▸ WHAT THIS TASK INVOLVES: Starting at the line that contains "assign tmr.done = (cnt_q == 8'h01);", repeat each line exactly until the records end, keeping both the first and the last.

** EXTRACTED ENTRIES follows **

--- src/design/xpc_tmr.sv ---
// Purpose: Down counter that times strobe widths and setup gaps.
// Assumes: Synchronous active-low reset, clock enable freezes it.
// Notes:   A load of N raises done N cycles later, for one cycle.
`timescale 1ns/1ns
module xpc_tmr (
    // Clock, reset and enable
    input wire logic ref_clk,
    input wire logic resetn,
    input wire logic ce,
    // Count request
    xpc_tmr_if.tmr tmr
);
    import xpc_pkg::*;

    logic [7:0] cnt_q; // Remaining cycles, zero when idle.
    logic [7:0] cnt_d; // Next value of the count.

    // ============================================================
    // Count logic
    // ============================================================
    // Load wins over decrement so a back-to-back request is not lost.
    assign cnt_d = tmr.load ? tmr.count :
                   (cnt_q != 8'h00) ? cnt_q - 8'h01 : 8'h00;
    // Done looks at the count alone. The sequencer raises load from
    // done, so gating done by load would close a combinational loop.
    assign tmr.done = (cnt_q == 8'h01);

    // Count register, frozen while ce is low.
    always_ff @(posedge ref_clk)
    begin
        if (!resetn)
            cnt_q <= 8'h00;
        else if (ce)
            cnt_q <= cnt_d;
    end
endmodule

** End of EXTRACTED ENTRIES **

▸ RESPONSE TO THIS EXERCISE:
    assign tmr.done = (cnt_q == 8'h01);

    // Count register, frozen while ce is low.
    always_ff @(posedge ref_clk)
    begin
        if (!resetn)
            cnt_q <= 8'h00;
        else if (ce)
            cnt_q <= cnt_d;
    end
endmodule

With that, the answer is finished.